Greenhouse gas proposal to miss deadline: EPA chief
SAN FRANCISCO (Reuters) - The Environmental Protection Agency will miss an end-of-month target for proposing greenhouse gas regulations for power plants, the head of the EPA said on Wednesday.
The administration of President Barack Obama is under pressure from business to cut environmental regulation that critics say is hurting the economy, and last week Obama backtracked on smog plans.
The EPA is working on plans to limit greenhouse gases from power plants and oil refineries, and it had been targeting releasing some utility-focused proposals on September 30.
"Greenhouse gases for power plants is first on the docket," EPA Administrator Lisa Jackson said on the sidelines of an event in San Francisco. "Although we are not going to make the date at the end of the month, we are still working and will be shortly announcing a new schedule."
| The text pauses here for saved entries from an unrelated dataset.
## src/rtl/lrsc_pkg.sv

```systemverilog
package lrsc_pkg;
  typedef enum logic {
    KIND_RESERVE = 1'b0,
    KIND_CSTORE  = 1'b1
  } core_kind_e;

  localparam int unsigned NUM_KILL_SRC = 2;
  localparam int unsigned KSRC_SNOOP   = 0;
  localparam int unsigned KSRC_DROP    = 1;
endpackage

```

## src/rtl/lrsc_resv_reg.sv

```systemverilog
module lrsc_resv_reg #(
  parameter int unsigned TAG_W = 27
) (
  input  logic             clk,
  input  logic             rst_n,
  input  logic             set_en,
  input  logic [TAG_W-1:0] set_tag,
  input  logic             clr_en,
  output logic             resv_valid,
  output logic [TAG_W-1:0] resv_tag
);
  logic valid_d;
  logic tag_en;

  always_comb begin
    valid_d = resv_valid;
    if (set_en)      valid_d = 1'b1;
    else if (clr_en) valid_d = 1'b0;
    tag_en = set_en;
  end

  always_ff @(posedge clk or negedge rst_n) begin
    if (!rst_n) resv_valid <= 1'b0;
    else        resv_valid <= valid_d;
  end

  always_ff @(posedge clk or negedge rst_n) begin
    if (!rst_n)      resv_tag <= '0;
    else if (tag_en) resv_tag <= set_tag;
  end
endmodule

```

## src/rtl/lrsc_kill_detect.sv

```systemverilog
module lrsc_kill_detect #(
  parameter int unsigned TAG_W = 27,
  parameter int unsigned NSRC  = 2
) (
  input  logic [NSRC-1:0]           src_valid,
  input  logic [NSRC-1:0][TAG_W-1:0] src_line,
  input  logic [TAG_W-1:0]          resv_tag,
  output logic                      kill
);
  logic [NSRC-1:0] hit;

  for (genvar g = 0; g < NSRC; g++) begin : g_src
    assign hit[g] = src_valid[g] && (src_line[g] == resv_tag);
  end

  assign kill = |hit;
endmodule

```

## src/rtl/lrsc_sc_judge.sv

```systemverilog
module lrsc_sc_judge #(
  parameter int unsigned TAG_W = 27
) (
  input  logic             clk,
  input  logic             rst_n,
  input  logic             lr_req,
  input  logic             sc_req,
  input  logic [TAG_W-1:0] req_line,
  input  logic             resv_valid,
  input  logic [TAG_W-1:0] resv_tag,
  input  logic             kill,
  output logic             cc_req_valid,
  output logic             cc_req_excl,
  output logic [TAG_W-1:0] cc_req_line,
  output logic             core_rsp_valid,
  output logic             core_rsp_fail
);
  logic             sc_ok;
  logic             cc_v_d, cc_x_d, rsp_v_d, rsp_f_d;
  logic             line_en;

  always_comb begin
    sc_ok   = sc_req && resv_valid && (resv_tag == req_line) && !kill;
    cc_v_d  = lr_req || sc_ok;
    cc_x_d  = sc_ok;
    rsp_v_d = sc_req;
    rsp_f_d = sc_req && !sc_ok;
    line_en = cc_v_d;
  end

  always_ff @(posedge clk or negedge rst_n) begin
    if (!rst_n) begin
      cc_req_valid   <= 1'b0;
      cc_req_excl    <= 1'b0;
      core_rsp_valid <= 1'b0;
      core_rsp_fail  <= 1'b0;
    end else begin
      cc_req_valid   <= cc_v_d;
      cc_req_excl    <= cc_x_d;
      core_rsp_valid <= rsp_v_d;
      core_rsp_fail  <= rsp_f_d;
    end
  end

  always_ff @(posedge clk or negedge rst_n) begin
    if (!rst_n)       cc_req_line <= '0;
    else if (line_en) cc_req_line <= req_line;
  end
endmodule

```

## src/rtl/lrsc_monitor.sv

```systemverilog
module lrsc_monitor #(
  parameter int unsigned ADDR_W     = 32,
  parameter int unsigned LINE_OFF_W = 5,
  localparam int unsigned TAG_W     = ADDR_W - LINE_OFF_W
) (
  input  logic              clk,
  input  logic              rst_n,
  input  logic              core_req_valid,
  input  logic              core_req_kind,
  input  logic [ADDR_W-1:0] core_req_addr,
  input  logic              snp_valid,
  input  logic              snp_excl,
  input  logic [TAG_W-1:0]  snp_line,
  input  logic              loc_drop_valid,
  input  logic [TAG_W-1:0]  loc_drop_line,
  output logic              cc_req_valid,
  output logic              cc_req_excl,
  output logic [TAG_W-1:0]  cc_req_line,
  output logic              core_rsp_valid,
  output logic              core_rsp_fail
);
  import lrsc_pkg::*;

  logic                               lr_req, sc_req;
  logic [TAG_W-1:0]                   req_line;
  logic                               resv_valid;
  logic [TAG_W-1:0]                   resv_tag;
  logic                               kill;
  logic [NUM_KILL_SRC-1:0]            ksrc_valid;
  logic [NUM_KILL_SRC-1:0][TAG_W-1:0] ksrc_line;

  always_comb begin
    lr_req   = core_req_valid && (core_kind_e'(core_req_kind) == KIND_RESERVE);
    sc_req   = core_req_valid && (core_kind_e'(core_req_kind) == KIND_CSTORE);
    req_line = core_req_addr[ADDR_W-1:LINE_OFF_W];
    ksrc_valid[KSRC_SNOOP] = snp_valid && snp_excl;
    ksrc_line[KSRC_SNOOP]  = snp_line;
    ksrc_valid[KSRC_DROP]  = loc_drop_valid;
    ksrc_line[KSRC_DROP]   = loc_drop_line;
  end

  lrsc_kill_detect #(.TAG_W(TAG_W), .NSRC(NUM_KILL_SRC)) u_kill (
    .src_valid (ksrc_valid),
    .src_line  (ksrc_line),
    .resv_tag  (resv_tag),
    .kill      (kill)
  );

  lrsc_resv_reg #(.TAG_W(TAG_W)) u_resv (
    .clk        (clk),
    .rst_n      (rst_n),
    .set_en     (lr_req),
    .set_tag    (req_line),
    .clr_en     (kill || sc_req),
    .resv_valid (resv_valid),
    .resv_tag   (resv_tag)
  );

  lrsc_sc_judge #(.TAG_W(TAG_W)) u_judge (
    .clk            (clk),
    .rst_n          (rst_n),
    .lr_req         (lr_req),
    .sc_req         (sc_req),
    .req_line       (req_line),
    .resv_valid     (resv_valid),
    .resv_tag       (resv_tag),
    .kill           (kill),
    .cc_req_valid   (cc_req_valid),
    .cc_req_excl    (cc_req_excl),
    .cc_req_line    (cc_req_line),
    .core_rsp_valid (core_rsp_valid),
    .core_rsp_fail  (core_rsp_fail)
  );
endmodule

```

## config.mk

```make
export PLATFORM = sky130hd
export DESIGN_NAME = lrsc_monitor
export DESIGN_NICKNAME = d
export VERILOG_FILES = /design/src/rtl/lrsc_pkg.sv /design/src/rtl/lrsc_resv_reg.sv /design/src/rtl/lrsc_kill_detect.sv /design/src/rtl/lrsc_sc_judge.sv /design/src/rtl/lrsc_monitor.sv
export SDC_FILE = /design/constraint.sdc
export NUM_CORES = 1
export LEC_CHECK = 0
export ABC_AREA = 0
export BUFFER_PORTS_ARGS = -buffer_cell sky130_fd_sc_hd__buf_2
export CELL_PAD_IN_SITES_DETAIL_PLACEMENT = 0
export CELL_PAD_IN_SITES_GLOBAL_PLACEMENT = 1
export CORE_MARGIN = 2
export CORE_UTILIZATION = 38
export DETAILED_ROUTE_END_ITERATION = 8
export GPL_TIMING_DRIVEN = 0
export PLACE_DENSITY = 0.87
export RECOVER_POWER = 50
export SYNTH_ARGS = -nofsm -noshare
export SYNTH_HDL_FRONTEND = slang
export SYNTH_SLANG_ARGS = --single-unit
export TNS_END_PERCENT = 100
```

## constraint.sdc

```tcl
create_clock -name clk -period 2.88 [get_ports clk]
set_input_delay 0.288 -clock clk [delete_from_list [all_inputs] [get_ports clk]]
set_output_delay 0.288 -clock clk [all_outputs]
set_load 0.005 [all_outputs]
```

==> impl_metrics.csv, run 1 <==
group,metric,value,unit
timing,holdWs,147,ps
timing,finalMaxSlewViolations,0,
timing,period_share,89.9,%
place,dp_cells,499,
logic_synthesis,seq_area_frac_synth,44.4,%
drt,ant_nets,0,
timing,hold_viol,0,
logic_synthesis,synthAdderAreaFrac,0,%
finish,register_area,0.00148,mm^2
floorplanning,die-area,0.00951,mm^2
setup_path,critPathRequiredTime,3150,ps
cts,cts.path.max_buffers,2,
logic_synthesis,synth_xor_area_share,21.4,%
min_path,hp-class,"input pin to flip-flop",
power,power.total,2.48,mW
drt,drc,0,
finish,postLayoutCellArea,0.00423,mm^2
timing,fin_skew,9.64,ps
logic_synthesis,syn_nets,366,
logic_synthesis,syn_area_per_cell,12.2,um^2
timing,timing.fmax,0.386,GHz
setup_path,startpoint_type,"flip-flop",
logic_synthesis,ys_seq_elements,59,
finish,antenna_cells,0,
cts,ctsResizeCount,0,
drt,viasPerCell,5.35,
global_route,grt_antenna_before_repair,0,
floorplanning,ios,124,
floorplanning,coreArea,0.00859,mm^2
finish,multi_input_area,0.00176,mm^2
cts,cts_tree,"built",
cts,clk_latency,340,ps
cts,cts_setup_buffers,0,
global_route,grt_max_degree,60,
setup_path,cp_slowest_cell,"or4_1",
cts,clock-sinks,59,
drt,drt_first_pass_iters,4,
finish,final_common_cell,"buf_2",
finish,n_fill_cell,823,
place,io_buffers,118,
logic_synthesis,synthMuxAreaShare,9.15,%
timing,rsz0062_at_grt,"no",
setup_path,cpPeakStageDelay,550,ps
finish,nNetsFinal,495,
setup_path,critical_path_class,"flip-flop to flip-flop",
cts,cts-root-buf,"clkbuf_8",
floorplanning,die_x,97.5,um
finish,drive_gt1_share,40.3,%
place,finalWeightedCongestion,0.876,
finish,final_cell_mix,"buf_2, xnor2_1, dfrtp_1",
global_route,track_usage,20.4,%
setup_path,cp_cell_sequence,"xor2_1, or4_1, nor4_1, a22oi_1, a21oi_2, buf_4, a221o_1",
setup_path,cp-end-kind,"flip-flop",
floorplanning,fp-row-count,34,
cts,cts_buffers,9,
floorplanning,initial_utilization,38.7,%
logic_synthesis,synth_cell_types,23,
logic_synthesis,syn_inst,273,
logic_synthesis,synth_compound_area_share,16.2,%
timing,setup_viol,0,
global_route,grt_pass1_vias,2859,
cts,clkTransAtPathRegs,70,ps
global_route,gr-total-overflow,0,
power,power.leakage,1.78,nW
drt,drt_iter0_markers,114,
finish,area_growth,27.2,%
setup_path,arrival,2860,ps
floorplanning,die_h,97.5,um
logic_synthesis,synth_top_family_by_area,"XOR/XNOR gates",
timing,worst_pin_slew,1480,ps
finish,fin_cells,515,
drt,wirelength,9500,um
cts,htreeDepth,3,
power,peakVddDrop,0.246,mV
run,drv_cap,0,
logic_synthesis,yosys_warnings,0,
logic_synthesis,syn_area,0.00332,mm^2
setup_path,crit_fanout,10,
global_route,grt_pass1_wl,15000,um
drt,num_vias,2755,
place,dpl_cell_area,0.00405,mm^2
place,place_hpwl,7300,um
outcome,status,"finished clean",
power,power_density,586,mW/mm^2
logic_synthesis,yosys.area_share.simple,6.33,%
drt,wire_per_inst,18.5,um
cts,cts_hold_buf,0,
timing,tns,0,ps
timing,maxSlewHeadroom,1.54,%
timing,fin_crit,2590,ps
==> cells in the mapped netlist (all sizes together) <==
library cell  number  area [um^2]
buf                5         48.8
xnor2             63          552
mux2              27          304
inv                1         3.75
nor3               2         10.0
nor2               2         7.51
or4                1         7.51
or2                1         6.26
xor2              18          158
a21oi              1         8.76
a22oi              1         7.51
a221o             27          279
dfrtp             59         1480
nand4             17          106
clkbuf             8         30.0
nor2b              1         6.26
nor4               7         43.8
o21bai             1         7.51
nand2              3         11.3
a22o              27          236
and3               1         11.3
==> final timing paths <==
kind | depth (start not counted) | slack (ps) | startpoint | end
max | 7 | 290 | u_resv.resv_tag[19] | u_judge.cc_req_line[18]
min | 2 | 150 | core_req_valid | u_resv.resv_valid
max reg2reg | 7 | 290 | u_resv.resv_tag[19] | u_judge.cc_req_line[18]
min reg2reg | 1 | 540 | u_judge.cc_req_line[10] | u_judge.cc_req_line[10]
max in group asynchronous | 1 | 1700 | rst_n | u_judge.cc_req_line[18]
min in group asynchronous | 1 | 300 | rst_n | u_judge.cc_req_excl
==> metal layers <==
metal | global-route usage (%) | wire, um | up-vias
li1 | - | - | 1297
met1 | 27.2 | 4330 | 1354
met2 | 32.3 | 4450 | 86
met3 | 5.68 | 520 | 18
met4 | 6.62 | 198 | 0
met5 | 0 | 0 | -
==> cells by family after synthesis <==
logic type,after synthesis
XOR/XNOR,81
flip-flops,59
AO/OA/AOI/OAI,57
AND/OR/NAND/NOR,35
multiplexers,27
buffers and inverters,14
==> critical path: cells and delay by family, from the launching register on <==
family                 cells  cell delay, ps
AND/OR/NAND/NOR            2             850
AO/OA/AOI/OAI              3             760
XOR/XNOR                   1             190
buffers and inverters      1             270
flip-flops                 1             440
==> report_power, final <==
group,switching [mW],internal (mW)
clock network,0.326,0.424
logic,0.262,0.361
registers,0.151,0.952
==> through the flow <==
stage	setup slack, ps	util [%]
3_5_place_dp	330	47.1
2_1_floorplan	591	-
4_1_cts	296	49.3
5_1_grt	92.1	49.2
6_report	292	49.2
3_3_place_gp	338	47.1
==> state kept, by name, summed over array words and instances (netlist names) <==
signal                  flops
u_judge.core_rsp_fail       1
u_resv.resv_tag            27
u_resv.resv_valid           1
u_judge.cc_req_line        27
u_judge.cc_req_valid        1
u_judge.cc_req_excl         1
u_judge.core_rsp_valid      1
==> cell type report <==
class / count / area share, %
clock inverters: 2 / 0.829
flip-flops and latches: 59 / 34.9
plain buffers: 13 / 1.87
inverters: 1 / 0.0888
repair buffers: 118 / 13.7
clock buffers: 14 / 3.61
well taps: 108 / 3.20
multi-input cells: 200 / 41.7
No activity file was read; power rests on OpenSTA's default activity.
==> run 2, diff against run 1 <==
--- a/config.mk
+++ b/config.mk
@@ -13,7 +13,7 @@
 export CORE_UTILIZATION = 38
 export DETAILED_ROUTE_END_ITERATION = 8
 export GPL_TIMING_DRIVEN = 0
-export PLACE_DENSITY = 0.87
+export PLACE_DENSITY = 0.82
 export RECOVER_POWER = 50
 export SYNTH_ARGS = -nofsm -noshare
 export SYNTH_HDL_FRONTEND = slang
==> run 2 against run 1 <==
Against the previous run: wire length decreased by 1.1%; combinational power about the same; critical path depth unchanged; design area decreased by 0.56%; non-clock buffer count unchanged; global-route usage decreased by 0.24 points; utilization decreased by 0.28 points; sequential power about the same; hold slack improved by 74 ps; total power decreased by 4.3%; clock skew decreased by 0.86 ps; critical endpoint is now u_judge.cc_req_line[4]; largest cell class unchanged; largest power group unchanged.
==> impl_metrics.csv, run 2 (same netlist as run 1, synthesis figures left out) <==
group,metric,value,unit
drt,drt_first_pass_iters,4,
cts,htreeDepth,3,
global_route,gr-total-overflow,0,
power,p_int,1.64,mW
power,p_sw,727,uW
cts,cts_tree,"built",
setup_path,cp_cell_sequence,"xor2_1, nor4_1, nand4_1, nor4_1, a21oi_2, buf_4, a221o_2",
power,power_density,564,mW/mm^2
finish,nNetsFinal,495,
setup_path,r2r-start,"u_resv.resv_tag[23]",
timing,setup_viol,0,
run,drv_cap,0,
timing,fin_crit,2620,ps
place,pre_cts_slack,322,ps
power,pwr-share-clk,27.0,%
power,peakVddDrop,0.222,mV
place,place_hpwl,7250,um
floorplanning,die_h,97.5,um
setup_path,cp-end-kind,"flip-flop",
floorplanning,ios,124,
cts,clock-sinks,59,
finish,register_area,0.00148,mm^2
timing,finalMaxSlewViolations,0,
timing,hold_viol,0,
setup_path,r2r_cells,7,
drt,ant_nets,0,
global_route,grt_max_degree,60,
min_path,hp-class,"input pin to flip-flop",
drt,wire_per_inst,18.3,um
finish,final_cell_mix,"buf_2, xnor2_1, dfrtp_1",
timing,fin_skew,8.78,ps
setup_path,crit_top_cell,"nor4_1",
place,io_buffers,118,
outcome,status,"finished clean",
timing,setup_slack,263,ps
global_route,grt_antenna_before_repair,0,
floorplanning,initial_utilization,38.7,%
setup_path,startpoint,"u_resv.resv_tag[23]",
setup_path,startpoint_type,"flip-flop",
setup_path,reg2reg_to,"u_judge.cc_req_line[4]",
setup_path,path_depth,7,
cts,cts-root-buf,"clkbuf_8",
setup_path,critPathRequiredTime,3090,ps
setup_path,arrival,2830,ps
setup_path,critical_path_class,"flip-flop to flip-flop",
finish,multi_input_area,0.00176,mm^2
finish,antenna_cells,0,
floorplanning,fp-row-count,34,
global_route,track_usage,20.2,%
drt,drt_iter0_markers,98,
power,share_seq_of_total_power,46.6,%
finish,fin_util,48.9,%
finish,reg_top3,"u_judge.cc_req_line: 27 flops, u_resv.resv_tag: 27 flops",
cts,clkTransAtPathRegs,70,ps
global_route,grt_pass1_vias,2691,
timing,maxSlewHeadroom,1.26,%
finish,area_growth,26.5,%
drt,drc,0,
drt,wirelength,9400,um
finish,drive_gt1_share,41.4,%
floorplanning,die-area,0.00951,mm^2
timing,tns,0,ps
finish,final_common_cell,"buf_2",
setup_path,cp-endpoint,"u_judge.cc_req_line[4]",
timing,timing.fmax,0.382,GHz
setup_path,cpPeakStageDelay,460,ps
cts,cts_hold_buf,0,
finish,n_fill_cell,842,
setup_path,crit_fanout,10,
power,combPwrFrac,26.3,%
setup_path,crit_buf_inv,1,
drt,num_vias,2741,
power,switching_share,30.7,%
floorplanning,coreArea,0.00859,mm^2
cts,cts.path.max_buffers,2,
timing,period_share,90.9,%
setup_path,cp_slowest_cell,"dfrtp_1",
timing,rsz0062_at_grt,"no",
drt,viasPerCell,5.33,
cts,cts_buffers,9,
cts,ctsResizeCount,0,
cts,cts_setup_buffers,0,
setup_path,ff2ff_setup_slack,260,ps
global_route,grt_pass1_wl,14700,um
floorplanning,die_x,97.5,um
timing,worst_pin_slew,1480,ps
place,finalWeightedCongestion,0.830,
power,power.leakage,1.78,nW
cts,clk_latency,330,ps
setup_path,crit_family,"simple AND/OR/NAND/NOR gates",
-- run 2: cell count changes in the layout (fill, tap and decap cells not counted) --
cell,previous run,this run
buf_2,109,112
clkinv_2,1,3
clkbuf_1,20,15
bufinv_16,1,0
-- run 2: worst min-delay path by stage --
stage	start	to	slack (ps)	cells past startpoint
floorplan	rst_n	u_judge.cc_req_excl	-8	0
global placement	core_req_valid	u_resv.resv_valid	510	2
detailed placement	core_req_valid	u_resv.resv_valid	510	2
CTS	core_req_valid	u_resv.resv_valid	160	2
global route	core_req_addr[26]	u_resv.resv_tag[21]	230	2
finish	core_req_valid	u_resv.resv_valid	220	2
-- run 2: routing by layer --
metal / vias up / wire [um] / global-route usage [%] / part of all wire (%)
li1: 1298 / - / - / -
met1: 1348 / 4270 / 28.0 / 45
met2: 86 / 4540 / 31.8 / 48
met3: 9 / 480 / 4.03 / 5.1
met4: 0 / 112 / 6.41 / 1.2
met5: - / 0 / 0 / 0
-- run 2: area by class of cell --
class | count | area share, %
plain buffers | 13 | 1.88
clock buffers | 12 | 3.45
clock inverters | 3 | 0.357
inverters | 1 | 0.0893
multi-input cells | 200 | 42.0
flip-flops and latches | 59 | 35.1
well taps | 108 | 3.22
repair buffers | 118 | 13.9
-- run 2: power by group through the flow --
stage	Combinational [mW]	Clock, mW	Sequential [mW]
floorplan	0.382	0	1.09
global placement	0.617	0	1.11
detailed placement	0.629	0	1.12
CTS	0.633	0.648	1.10
global route	0.683	0.684	1.13
finish	0.624	0.640	1.10
-- run 2: through the flow --
| stage | hold slack [ps] | cell area (um^2) | std cells | total power [mW] |
|---|---|---|---|---|
| final | 221 | 4200 | 514 | 2.37 |
| after global routing | 234 | 4200 | 514 | 2.49 |
| after CTS | 159 | 4210 | 514 | 2.38 |
| after detailed placement | 513 | 4050 | 499 | 1.75 |
| after global placement | 511 | 4050 | 499 | 1.73 |
| after floorplan | -7.59 | 3320 | 273 | 1.47 |
-- run 2: worst register-to-register path, cell delays in order, from the launching register on --
cell,delay (ps)
dfrtp_1,460
xor2_1,190
nor4_1,420
nand4_1,180
nor4_1,440
a21oi_2,230
buf_4,230
a221o_2,340
==> src/rtl/i2c_reg16_pkg.sv <==
// Shared constants and types for the sixteen-bit register target.
// Assumes the register set is fixed at build time; index 0 is the
// default pointer after reset.
package i2c_reg16_pkg;
    localparam int NREG = 6;
    localparam int CW   = 8;
    localparam int DW   = 16;
    localparam logic [NREG*CW-1:0] CMD_CODES =
        {8'h26, 8'h25, 8'h21, 8'hD3, 8'hD1, 8'hD0};
    localparam logic [NREG*DW-1:0] RST_VALS =
        {16'h0000, 16'h0000, 16'h0000, 16'h0008, 16'h01F0, 16'h000C};

    typedef enum logic [3:0] {
        ST_IDLE, ST_ADDR, ST_CMD, ST_DMSB, ST_DLSB,
        ST_ACK, ST_TX, ST_MACK, ST_WAIT
    } state_t;

    typedef enum logic [2:0] {
        NX_CMD, NX_MSB, NX_LSB, NX_COMMIT, NX_TX
    } next_t;
endpackage

==> src/rtl/i2c_line_sync.sv <==
// Synchronises SCL and SDA into the system clock and derives edge and
// bus-condition strobes. Assumes each SCL phase lasts longer than
// STAGES+1 system clocks.
module i2c_line_sync #(
    parameter int STAGES = 2
) (
    input  logic clk,
    input  logic rst_n,
    input  logic scl_in,
    input  logic sda_in,
    output logic scl_s,
    output logic sda_s,
    output logic scl_rise,
    output logic scl_fall,
    output logic start_det,
    output logic stop_det
);
    logic [STAGES-1:0] scl_pipe, sda_pipe;
    logic scl_d, sda_d;

    // Shift the raw lines through the synchroniser and keep one delayed copy.
    always_ff @(posedge clk) begin
        if (!rst_n) begin
            scl_pipe <= '1;
            sda_pipe <= '1;
            scl_d    <= 1'b1;
            sda_d    <= 1'b1;
        end else begin
            scl_pipe <= {scl_pipe[STAGES-2:0], scl_in};
            sda_pipe <= {sda_pipe[STAGES-2:0], sda_in};
            scl_d    <= scl_pipe[STAGES-1];
            sda_d    <= sda_pipe[STAGES-1];
        end
    end

    assign scl_s     = scl_pipe[STAGES-1];
    assign sda_s     = sda_pipe[STAGES-1];
    assign scl_rise  = scl_s & ~scl_d;
    assign scl_fall  = ~scl_s & scl_d;
    assign start_det = scl_s & scl_d & sda_d & ~sda_s;
    assign stop_det  = scl_s & scl_d & ~sda_d & sda_s;
endmodule

==> src/rtl/i2c_reg16_bank.sv <==
// Register bank addressed by command code. One write port and one read
// port, plus a membership check used when a command byte arrives.
// Unknown codes read as zero.
module i2c_reg16_bank
    import i2c_reg16_pkg::*;
(
    input  logic          clk,
    input  logic          rst_n,
    input  logic          we,
    input  logic [CW-1:0] waddr,
    input  logic [DW-1:0] wdata,
    input  logic [CW-1:0] raddr,
    output logic [DW-1:0] rdata,
    input  logic [CW-1:0] chk_addr,
    output logic          chk_hit
);
    logic [DW-1:0] regs [NREG];

    for (genvar i = 0; i < NREG; i++) begin : g_reg
        // Hold one register; load its reset value or a matching write.
        always_ff @(posedge clk) begin
            if (!rst_n)
                regs[i] <= RST_VALS[i*DW +: DW];
            else if (we && waddr == CMD_CODES[i*CW +: CW])
                regs[i] <= wdata;
        end
    end

    // Select the read word and flag whether the checked code exists.
    always_comb begin
        rdata   = '0;
        chk_hit = 1'b0;
        for (int i = 0; i < NREG; i++) begin
            if (raddr == CMD_CODES[i*CW +: CW])
                rdata = regs[i];
            if (chk_addr == CMD_CODES[i*CW +: CW])
                chk_hit = 1'b1;
        end
    end
endmodule
**src/rtl/gpio_port_bank.sv**
```systemverilog
module gpio_port_bank #(
  parameter int NPINS     = 32,
  parameter int AW        = 5,
  parameter int BLINK_DIV = 4096
) (
  input  logic             clk,
  input  logic             rst_n,
  input  logic             wr_en,
  input  logic             rd_en,
  input  logic [AW-1:0]    addr,
  input  logic [NPINS-1:0] wdata,
  output logic [NPINS-1:0] rdata,
  input  logic [NPINS-1:0] pin_in,
  output logic [NPINS-1:0] pin_out,
  output logic [NPINS-1:0] pin_oe,
  output logic [NPINS-1:0] din_vec
);
  localparam int CW = (BLINK_DIV > 1) ? $clog2(BLINK_DIV) : 1;
  localparam logic [AW-1:0] OFS_LVL = AW'(8'h00);
  localparam logic [AW-1:0] OFS_DIR = AW'(8'h04);
  localparam logic [AW-1:0] OFS_BLK = AW'(8'h08);
  localparam logic [AW-1:0] OFS_POL = AW'(8'h0C);
  localparam logic [AW-1:0] OFS_DIN = AW'(8'h10);

  logic [NPINS-1:0] lvl_q, dir_q, blk_q, pol_q;
  logic [NPINS-1:0] sync1_q, sync2_q;
  logic [CW-1:0]    div_q;
  logic             phase_q;

  always_ff @(posedge clk or negedge rst_n) begin
    if (!rst_n) begin
      lvl_q <= '0;
      dir_q <= '1;
      blk_q <= '0;
      pol_q <= '0;
    end else if (wr_en) begin
      case (addr)
        OFS_LVL: lvl_q <= wdata;
        OFS_DIR: dir_q <= wdata;
        OFS_BLK: blk_q <= wdata;
        OFS_POL: pol_q <= wdata;
        default: ;
      endcase
    end
  end

  always_ff @(posedge clk or negedge rst_n) begin
    if (!rst_n) begin
      sync1_q <= '0;
      sync2_q <= '0;
    end else begin
      sync1_q <= pin_in;
      sync2_q <= sync1_q;
    end
  end

  always_ff @(posedge clk or negedge rst_n) begin
    if (!rst_n) begin
      div_q   <= '0;
      phase_q <= 1'b0;
    end else if (div_q == CW'(BLINK_DIV - 1)) begin
      div_q   <= '0;
      phase_q <= ~phase_q;
    end else begin
      div_q <= div_q + 1'b1;
    end
  end

  assign din_vec = sync2_q ^ pol_q;
  assign pin_oe  = ~dir_q;
  assign pin_out = ~dir_q & ((blk_q & {NPINS{phase_q}}) | (~blk_q & lvl_q));

  always_ff @(posedge clk or negedge rst_n) begin
    if (!rst_n) rdata <= '0;
    else if (rd_en) begin
      case (addr)
        OFS_LVL: rdata <= lvl_q;
        OFS_DIR: rdata <= dir_q;
        OFS_BLK: rdata <= blk_q;
        OFS_POL: rdata <= pol_q;
        OFS_DIN: rdata <= din_vec;
        default: rdata <= '0;
      endcase
    end
  end
endmodule


```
The EPA also is working on the Mercury Air and Toxics Standards, the first national standards for mercury and acid gases from power plants. "We are still intending to finalize that ruling in November," she said.
A separate set of standards for boiler emissions, called Maximum Achievable Control Technology, have been stayed and the agency plans to announce next steps in October, an agency spokeswoman said.
(for more environmental news see our Environment blog at blogs.reuters.com/environment)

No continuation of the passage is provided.